#### [Task statement]
Return the listing below in full, with every line exactly as it is.
Data excerpts Start Marker
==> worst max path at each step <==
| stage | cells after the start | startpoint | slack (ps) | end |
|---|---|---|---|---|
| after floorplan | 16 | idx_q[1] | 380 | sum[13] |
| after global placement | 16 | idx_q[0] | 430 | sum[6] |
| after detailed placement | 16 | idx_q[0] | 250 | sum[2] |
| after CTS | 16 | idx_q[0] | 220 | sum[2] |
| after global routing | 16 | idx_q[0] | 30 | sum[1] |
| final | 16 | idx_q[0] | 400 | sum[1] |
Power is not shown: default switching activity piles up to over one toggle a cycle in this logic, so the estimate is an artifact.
[config.mk]
export PLATFORM = sky130hd
export DESIGN_NAME = addsub_arbiter
export DESIGN_NICKNAME = d
export VERILOG_FILES = /design/src/rtl/addsub_arbiter.sv
export SDC_FILE = /design/constraint.sdc
export NUM_CORES = 1
export LEC_CHECK = 0
export CORE_MARGIN = 3
export CORE_UTILIZATION = 45
export DETAILED_ROUTE_END_ITERATION = 8
export PLACE_DENSITY = 0.77
export SKIP_LAST_GASP = 1
export SLEW_MARGIN = 20
export SYNTH_ARGS = -nofsm -noshare
export SYNTH_HDL_FRONTEND = slang
export SYNTH_SLANG_ARGS = --single-unit
[constraint.sdc]
create_clock -name clk -period 2.3 [get_ports clk]
set_clock_uncertainty 0.15 [all_clocks]
set_input_delay 0.345 -clock clk [delete_from_list [all_inputs] [get_ports clk]]
set_output_delay 0.345 -clock clk [all_outputs]
set_load 0.05 [all_outputs]
## src/rtl/tick_gen_pkg.sv

```systemverilog
`default_nettype none
// +--------------------------------------------------------------------+
// | tick_gen_pkg : clock constants and divide helpers for tick_gen     |
// | Rev 1.0                                                            |
// +--------------------------------------------------------------------+
package tick_gen_pkg;

  localparam int unsigned CLK_HZ   = 100_000_000;
  localparam int unsigned DIV_10MS = 499_999;     // 5 ms half-period
  localparam int unsigned DIV_1S   = 49_999_999;
  localparam int unsigned DIV_ANIM = 4_999_999;

  // Divide value giving a square wave of hz on clk_out
  function automatic int unsigned div_for_hz(input int unsigned hz);
    return CLK_HZ / (2 * hz) - 1;
  endfunction

endpackage
`default_nettype wire

```

## src/rtl/tick_gen_ch.sv

```systemverilog
`default_nettype none
// +--------------------------------------------------------------------+
// | tick_gen_ch : one divider channel (square wave + wrap strobe)      |
// | Rev 1.0                                                            |
// +--------------------------------------------------------------------+
module tick_gen_ch
  import tick_gen_pkg::*;
#(
  parameter int unsigned      CNT_W       = 32,
  parameter logic [CNT_W-1:0] DEFAULT_DIV = CNT_W'(DIV_10MS)
) (
  input  logic             clk,
  input  logic             rst_n,
  input  logic             en,
  input  logic             clr,
  input  logic             ld,
  input  logic [CNT_W-1:0] ld_val,
  output logic             clk_out,
  output logic             tick
);

  logic [CNT_W-1:0] r_div;
  logic [CNT_W-1:0] r_cnt;
  logic             r_clk_out;
  logic             r_tick;
  logic             w_wrap;

  assign w_wrap = (r_cnt == r_div);

  always_ff @(posedge clk or negedge rst_n) begin
    if (!rst_n) begin
      r_div     <= DEFAULT_DIV;
      r_cnt     <= '0;
      r_clk_out <= 1'b0;
      r_tick    <= 1'b0;
    end else begin
      // A load lands in the divide register even when a clear wins everything else
      if (ld) begin
        r_div <= ld_val;
      end
      if (clr) begin
        r_cnt     <= '0;
        r_clk_out <= 1'b0;
        r_tick    <= 1'b0;
      end else if (ld) begin
        r_cnt  <= '0;
        r_tick <= 1'b0;
      end else if (!en) begin
        r_tick <= 1'b0;
      end else if (w_wrap) begin
        r_cnt     <= '0;
        r_clk_out <= ~r_clk_out;
        r_tick    <= 1'b1;
      end else begin
        r_cnt  <= r_cnt + CNT_W'(1);
        r_tick <= 1'b0;
      end
    end
  end

  assign clk_out = r_clk_out;
  assign tick    = r_tick;

endmodule
`default_nettype wire

```

## src/rtl/tick_gen_multi.sv

```systemverilog
`default_nettype none
// +--------------------------------------------------------------------+
// | tick_gen_multi : NUM_CH independent runtime-loadable tick dividers |
// | Rev 1.0                                                            |
// +--------------------------------------------------------------------+
module tick_gen_multi
  import tick_gen_pkg::*;
#(
  parameter int unsigned      NUM_CH      = 4,
  parameter int unsigned      CNT_W       = 32,
  parameter logic [CNT_W-1:0] DEFAULT_DIV = CNT_W'(DIV_10MS),
  parameter int unsigned      CH_W        = (NUM_CH > 1) ? $clog2(NUM_CH) : 1
) (
  input  logic              clk,
  input  logic              rst_n,
  input  logic [NUM_CH-1:0] en,
  input  logic              sync_clr,
  input  logic              load,
  input  logic [CH_W-1:0]   load_ch,
  input  logic [CNT_W-1:0]  load_div,
  output logic [NUM_CH-1:0] clk_out,
  output logic [NUM_CH-1:0] tick
);

  logic [NUM_CH-1:0] w_ld;

  // Out-of-range load_ch matches no channel, so the load simply vanishes
  for (genvar i = 0; i < NUM_CH; i++) begin : g_ch
    assign w_ld[i] = load && (load_ch == CH_W'(i));

    tick_gen_ch #(
      .CNT_W       (CNT_W),
      .DEFAULT_DIV (DEFAULT_DIV)
    ) u_ch (
      .clk     (clk),
      .rst_n   (rst_n),
      .en      (en[i]),
      .clr     (sync_clr),
      .ld      (w_ld[i]),
      .ld_val  (load_div),
      .clk_out (clk_out[i]),
      .tick    (tick[i])
    );
  end

endmodule
`default_nettype wire
```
Data excerpts End Marker
#### [Task result]
==> worst max path at each step <==
| stage | cells after the start | startpoint | slack (ps) | end |
|---|---|---|---|---|
| after floorplan | 16 | idx_q[1] | 380 | sum[13] |
| after global placement | 16 | idx_q[0] | 430 | sum[6] |
| after detailed placement | 16 | idx_q[0] | 250 | sum[2] |
| after CTS | 16 | idx_q[0] | 220 | sum[2] |
| after global routing | 16 | idx_q[0] | 30 | sum[1] |
| final | 16 | idx_q[0] | 400 | sum[1] |
Power is not shown: default switching activity piles up to over one toggle a cycle in this logic, so the estimate is an artifact.
[config.mk]
export PLATFORM = sky130hd
export DESIGN_NAME = addsub_arbiter
export DESIGN_NICKNAME = d
export VERILOG_FILES = /design/src/rtl/addsub_arbiter.sv
export SDC_FILE = /design/constraint.sdc
export NUM_CORES = 1
export LEC_CHECK = 0
export CORE_MARGIN = 3
export CORE_UTILIZATION = 45
export DETAILED_ROUTE_END_ITERATION = 8
export PLACE_DENSITY = 0.77
export SKIP_LAST_GASP = 1
export SLEW_MARGIN = 20
export SYNTH_ARGS = -nofsm -noshare
export SYNTH_HDL_FRONTEND = slang
export SYNTH_SLANG_ARGS = --single-unit
[constraint.sdc]
create_clock -name clk -period 2.3 [get_ports clk]
set_clock_uncertainty 0.15 [all_clocks]
set_input_delay 0.345 -clock clk [delete_from_list [all_inputs] [get_ports clk]]
set_output_delay 0.345 -clock clk [all_outputs]
set_load 0.05 [all_outputs]
## src/rtl/tick_gen_pkg.sv

```systemverilog
`default_nettype none
// +--------------------------------------------------------------------+
// | tick_gen_pkg : clock constants and divide helpers for tick_gen     |
// | Rev 1.0                                                            |
// +--------------------------------------------------------------------+
package tick_gen_pkg;

  localparam int unsigned CLK_HZ   = 100_000_000;
  localparam int unsigned DIV_10MS = 499_999;     // 5 ms half-period
  localparam int unsigned DIV_1S   = 49_999_999;
  localparam int unsigned DIV_ANIM = 4_999_999;

  // Divide value giving a square wave of hz on clk_out
  function automatic int unsigned div_for_hz(input int unsigned hz);
    return CLK_HZ / (2 * hz) - 1;
  endfunction

endpackage
`default_nettype wire

```

## src/rtl/tick_gen_ch.sv

```systemverilog
`default_nettype none
// +--------------------------------------------------------------------+
// | tick_gen_ch : one divider channel (square wave + wrap strobe)      |
// | Rev 1.0                                                            |
// +--------------------------------------------------------------------+
module tick_gen_ch
  import tick_gen_pkg::*;
#(
  parameter int unsigned      CNT_W       = 32,
  parameter logic [CNT_W-1:0] DEFAULT_DIV = CNT_W'(DIV_10MS)
) (
  input  logic             clk,
  input  logic             rst_n,
  input  logic             en,
  input  logic             clr,
  input  logic             ld,
  input  logic [CNT_W-1:0] ld_val,
  output logic             clk_out,
  output logic             tick
);

  logic [CNT_W-1:0] r_div;
  logic [CNT_W-1:0] r_cnt;
  logic             r_clk_out;
  logic             r_tick;
  logic             w_wrap;

  assign w_wrap = (r_cnt == r_div);

  always_ff @(posedge clk or negedge rst_n) begin
    if (!rst_n) begin
      r_div     <= DEFAULT_DIV;
      r_cnt     <= '0;
      r_clk_out <= 1'b0;
      r_tick    <= 1'b0;
    end else begin
      // A load lands in the divide register even when a clear wins everything else
      if (ld) begin
        r_div <= ld_val;
      end
      if (clr) begin
        r_cnt     <= '0;
        r_clk_out <= 1'b0;
        r_tick    <= 1'b0;
      end else if (ld) begin
        r_cnt  <= '0;
        r_tick <= 1'b0;
      end else if (!en) begin
        r_tick <= 1'b0;
      end else if (w_wrap) begin
        r_cnt     <= '0;
        r_clk_out <= ~r_clk_out;
        r_tick    <= 1'b1;
      end else begin
        r_cnt  <= r_cnt + CNT_W'(1);
        r_tick <= 1'b0;
      end
    end
  end

  assign clk_out = r_clk_out;
  assign tick    = r_tick;

endmodule
`default_nettype wire

```

## src/rtl/tick_gen_multi.sv

```systemverilog
`default_nettype none
// +--------------------------------------------------------------------+
// | tick_gen_multi : NUM_CH independent runtime-loadable tick dividers |
// | Rev 1.0                                                            |
// +--------------------------------------------------------------------+
module tick_gen_multi
  import tick_gen_pkg::*;
#(
  parameter int unsigned      NUM_CH      = 4,
  parameter int unsigned      CNT_W       = 32,
  parameter logic [CNT_W-1:0] DEFAULT_DIV = CNT_W'(DIV_10MS),
  parameter int unsigned      CH_W        = (NUM_CH > 1) ? $clog2(NUM_CH) : 1
) (
  input  logic              clk,
  input  logic              rst_n,
  input  logic [NUM_CH-1:0] en,
  input  logic              sync_clr,
  input  logic              load,
  input  logic [CH_W-1:0]   load_ch,
  input  logic [CNT_W-1:0]  load_div,
  output logic [NUM_CH-1:0] clk_out,
  output logic [NUM_CH-1:0] tick
);

  logic [NUM_CH-1:0] w_ld;

  // Out-of-range load_ch matches no channel, so the load simply vanishes
  for (genvar i = 0; i < NUM_CH; i++) begin : g_ch
    assign w_ld[i] = load && (load_ch == CH_W'(i));

    tick_gen_ch #(
      .CNT_W       (CNT_W),
      .DEFAULT_DIV (DEFAULT_DIV)
    ) u_ch (
      .clk     (clk),
      .rst_n   (rst_n),
      .en      (en[i]),
      .clr     (sync_clr),
      .ld      (w_ld[i]),
      .ld_val  (load_div),
      .clk_out (clk_out[i]),
      .tick    (tick[i])
    );
  end

endmodule
`default_nettype wire
```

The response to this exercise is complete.